> **Work required**:
Scan the lines below and report each one containing "finish" by copying it.

[Saved entries]
= Beginning of Section =

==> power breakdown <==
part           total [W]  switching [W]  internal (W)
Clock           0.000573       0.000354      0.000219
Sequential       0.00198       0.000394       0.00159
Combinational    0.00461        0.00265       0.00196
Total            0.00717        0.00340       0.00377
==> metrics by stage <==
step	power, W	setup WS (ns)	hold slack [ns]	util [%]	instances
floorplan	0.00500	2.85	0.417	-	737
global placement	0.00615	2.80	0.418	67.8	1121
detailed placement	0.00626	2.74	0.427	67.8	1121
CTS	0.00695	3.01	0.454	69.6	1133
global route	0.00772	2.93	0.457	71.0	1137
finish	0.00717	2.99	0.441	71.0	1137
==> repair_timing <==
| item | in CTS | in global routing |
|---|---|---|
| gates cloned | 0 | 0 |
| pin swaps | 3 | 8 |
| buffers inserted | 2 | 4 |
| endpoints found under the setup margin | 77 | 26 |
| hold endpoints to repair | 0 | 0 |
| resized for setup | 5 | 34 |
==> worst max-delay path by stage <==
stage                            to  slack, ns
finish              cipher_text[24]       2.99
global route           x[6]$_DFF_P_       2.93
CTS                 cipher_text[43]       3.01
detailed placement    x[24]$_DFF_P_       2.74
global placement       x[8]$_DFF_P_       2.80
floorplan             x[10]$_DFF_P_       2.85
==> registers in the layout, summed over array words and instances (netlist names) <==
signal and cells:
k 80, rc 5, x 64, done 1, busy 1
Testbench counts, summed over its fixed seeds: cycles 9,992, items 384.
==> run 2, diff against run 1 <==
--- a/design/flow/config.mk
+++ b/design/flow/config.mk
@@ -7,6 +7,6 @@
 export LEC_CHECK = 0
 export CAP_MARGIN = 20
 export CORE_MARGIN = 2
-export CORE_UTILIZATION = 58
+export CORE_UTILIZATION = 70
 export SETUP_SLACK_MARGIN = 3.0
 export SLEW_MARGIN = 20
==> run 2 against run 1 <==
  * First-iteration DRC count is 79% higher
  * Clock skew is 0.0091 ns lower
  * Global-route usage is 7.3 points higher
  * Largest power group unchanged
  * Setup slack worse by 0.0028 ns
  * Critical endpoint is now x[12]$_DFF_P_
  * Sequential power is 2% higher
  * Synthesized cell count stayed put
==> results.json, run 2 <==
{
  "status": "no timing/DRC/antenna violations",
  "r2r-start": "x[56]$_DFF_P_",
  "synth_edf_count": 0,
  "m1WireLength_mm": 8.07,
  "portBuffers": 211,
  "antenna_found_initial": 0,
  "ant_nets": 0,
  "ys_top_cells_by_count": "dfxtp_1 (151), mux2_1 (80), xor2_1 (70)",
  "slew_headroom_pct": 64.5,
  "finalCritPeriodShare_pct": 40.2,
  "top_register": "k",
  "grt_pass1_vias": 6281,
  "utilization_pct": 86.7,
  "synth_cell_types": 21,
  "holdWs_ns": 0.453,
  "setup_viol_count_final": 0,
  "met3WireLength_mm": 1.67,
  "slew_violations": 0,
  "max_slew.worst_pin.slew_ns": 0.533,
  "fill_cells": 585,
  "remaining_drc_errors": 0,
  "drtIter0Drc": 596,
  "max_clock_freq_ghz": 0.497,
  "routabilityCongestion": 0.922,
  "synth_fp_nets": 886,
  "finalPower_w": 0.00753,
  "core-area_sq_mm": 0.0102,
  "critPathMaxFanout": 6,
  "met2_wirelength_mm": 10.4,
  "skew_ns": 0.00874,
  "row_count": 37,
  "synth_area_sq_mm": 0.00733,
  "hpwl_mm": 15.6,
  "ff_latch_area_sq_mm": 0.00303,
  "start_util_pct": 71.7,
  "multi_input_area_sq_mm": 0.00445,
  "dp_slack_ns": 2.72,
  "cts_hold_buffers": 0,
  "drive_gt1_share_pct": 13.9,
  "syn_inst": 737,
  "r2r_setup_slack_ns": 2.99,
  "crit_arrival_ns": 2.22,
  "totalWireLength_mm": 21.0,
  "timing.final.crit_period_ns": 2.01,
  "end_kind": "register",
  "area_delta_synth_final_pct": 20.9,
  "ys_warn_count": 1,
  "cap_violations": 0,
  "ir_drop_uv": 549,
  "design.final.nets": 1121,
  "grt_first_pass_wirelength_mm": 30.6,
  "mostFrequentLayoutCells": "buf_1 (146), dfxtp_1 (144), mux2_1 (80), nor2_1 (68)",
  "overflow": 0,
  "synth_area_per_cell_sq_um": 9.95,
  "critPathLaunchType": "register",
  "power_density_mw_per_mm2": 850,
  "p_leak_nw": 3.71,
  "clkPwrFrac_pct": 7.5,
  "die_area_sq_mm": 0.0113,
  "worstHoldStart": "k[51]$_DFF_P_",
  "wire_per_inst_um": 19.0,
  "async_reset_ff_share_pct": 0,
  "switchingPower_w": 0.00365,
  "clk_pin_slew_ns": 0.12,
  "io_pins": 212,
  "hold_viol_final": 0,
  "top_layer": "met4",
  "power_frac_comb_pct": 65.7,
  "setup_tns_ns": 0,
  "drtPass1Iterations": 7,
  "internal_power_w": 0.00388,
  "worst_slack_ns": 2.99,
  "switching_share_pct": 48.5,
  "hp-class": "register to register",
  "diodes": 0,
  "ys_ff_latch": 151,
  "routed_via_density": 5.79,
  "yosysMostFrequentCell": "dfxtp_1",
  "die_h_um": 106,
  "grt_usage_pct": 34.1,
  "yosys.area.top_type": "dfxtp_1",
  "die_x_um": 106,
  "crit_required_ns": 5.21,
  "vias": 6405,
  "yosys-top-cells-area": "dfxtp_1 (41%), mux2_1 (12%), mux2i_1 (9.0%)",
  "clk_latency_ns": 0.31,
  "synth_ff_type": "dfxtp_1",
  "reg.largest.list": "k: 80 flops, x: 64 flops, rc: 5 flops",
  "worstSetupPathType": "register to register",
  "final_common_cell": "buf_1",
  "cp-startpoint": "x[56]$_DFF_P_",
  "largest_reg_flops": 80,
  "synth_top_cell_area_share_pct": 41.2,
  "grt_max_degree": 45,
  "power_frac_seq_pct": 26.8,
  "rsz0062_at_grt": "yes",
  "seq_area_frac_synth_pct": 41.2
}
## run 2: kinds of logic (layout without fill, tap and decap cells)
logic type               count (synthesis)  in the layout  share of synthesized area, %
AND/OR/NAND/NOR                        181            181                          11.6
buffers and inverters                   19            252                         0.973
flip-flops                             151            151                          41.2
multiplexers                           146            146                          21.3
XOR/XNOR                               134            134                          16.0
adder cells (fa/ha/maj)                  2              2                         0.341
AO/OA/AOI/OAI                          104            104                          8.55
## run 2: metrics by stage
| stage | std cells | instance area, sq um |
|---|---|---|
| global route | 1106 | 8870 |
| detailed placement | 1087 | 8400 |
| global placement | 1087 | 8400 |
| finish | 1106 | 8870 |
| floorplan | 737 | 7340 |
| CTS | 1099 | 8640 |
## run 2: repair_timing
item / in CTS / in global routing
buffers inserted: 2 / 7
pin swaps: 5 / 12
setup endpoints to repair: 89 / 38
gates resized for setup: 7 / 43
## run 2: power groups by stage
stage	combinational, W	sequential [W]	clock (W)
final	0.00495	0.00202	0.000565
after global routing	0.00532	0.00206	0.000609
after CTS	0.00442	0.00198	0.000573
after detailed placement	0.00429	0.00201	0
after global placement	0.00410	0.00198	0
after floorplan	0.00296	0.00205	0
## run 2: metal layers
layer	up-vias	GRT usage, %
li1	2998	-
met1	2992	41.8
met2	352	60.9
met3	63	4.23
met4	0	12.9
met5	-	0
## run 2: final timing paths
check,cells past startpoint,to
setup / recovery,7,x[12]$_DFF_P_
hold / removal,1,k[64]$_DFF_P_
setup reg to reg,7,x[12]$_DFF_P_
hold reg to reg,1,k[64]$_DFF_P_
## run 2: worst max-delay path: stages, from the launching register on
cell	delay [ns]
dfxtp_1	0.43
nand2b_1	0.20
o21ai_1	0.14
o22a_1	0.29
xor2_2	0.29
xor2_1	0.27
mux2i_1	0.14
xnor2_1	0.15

= End of Section =

> **Task response**:
finish	0.00717	2.99	0.441	71.0	1137
finish              cipher_text[24]       2.99
| finish | 1106 | 8870 |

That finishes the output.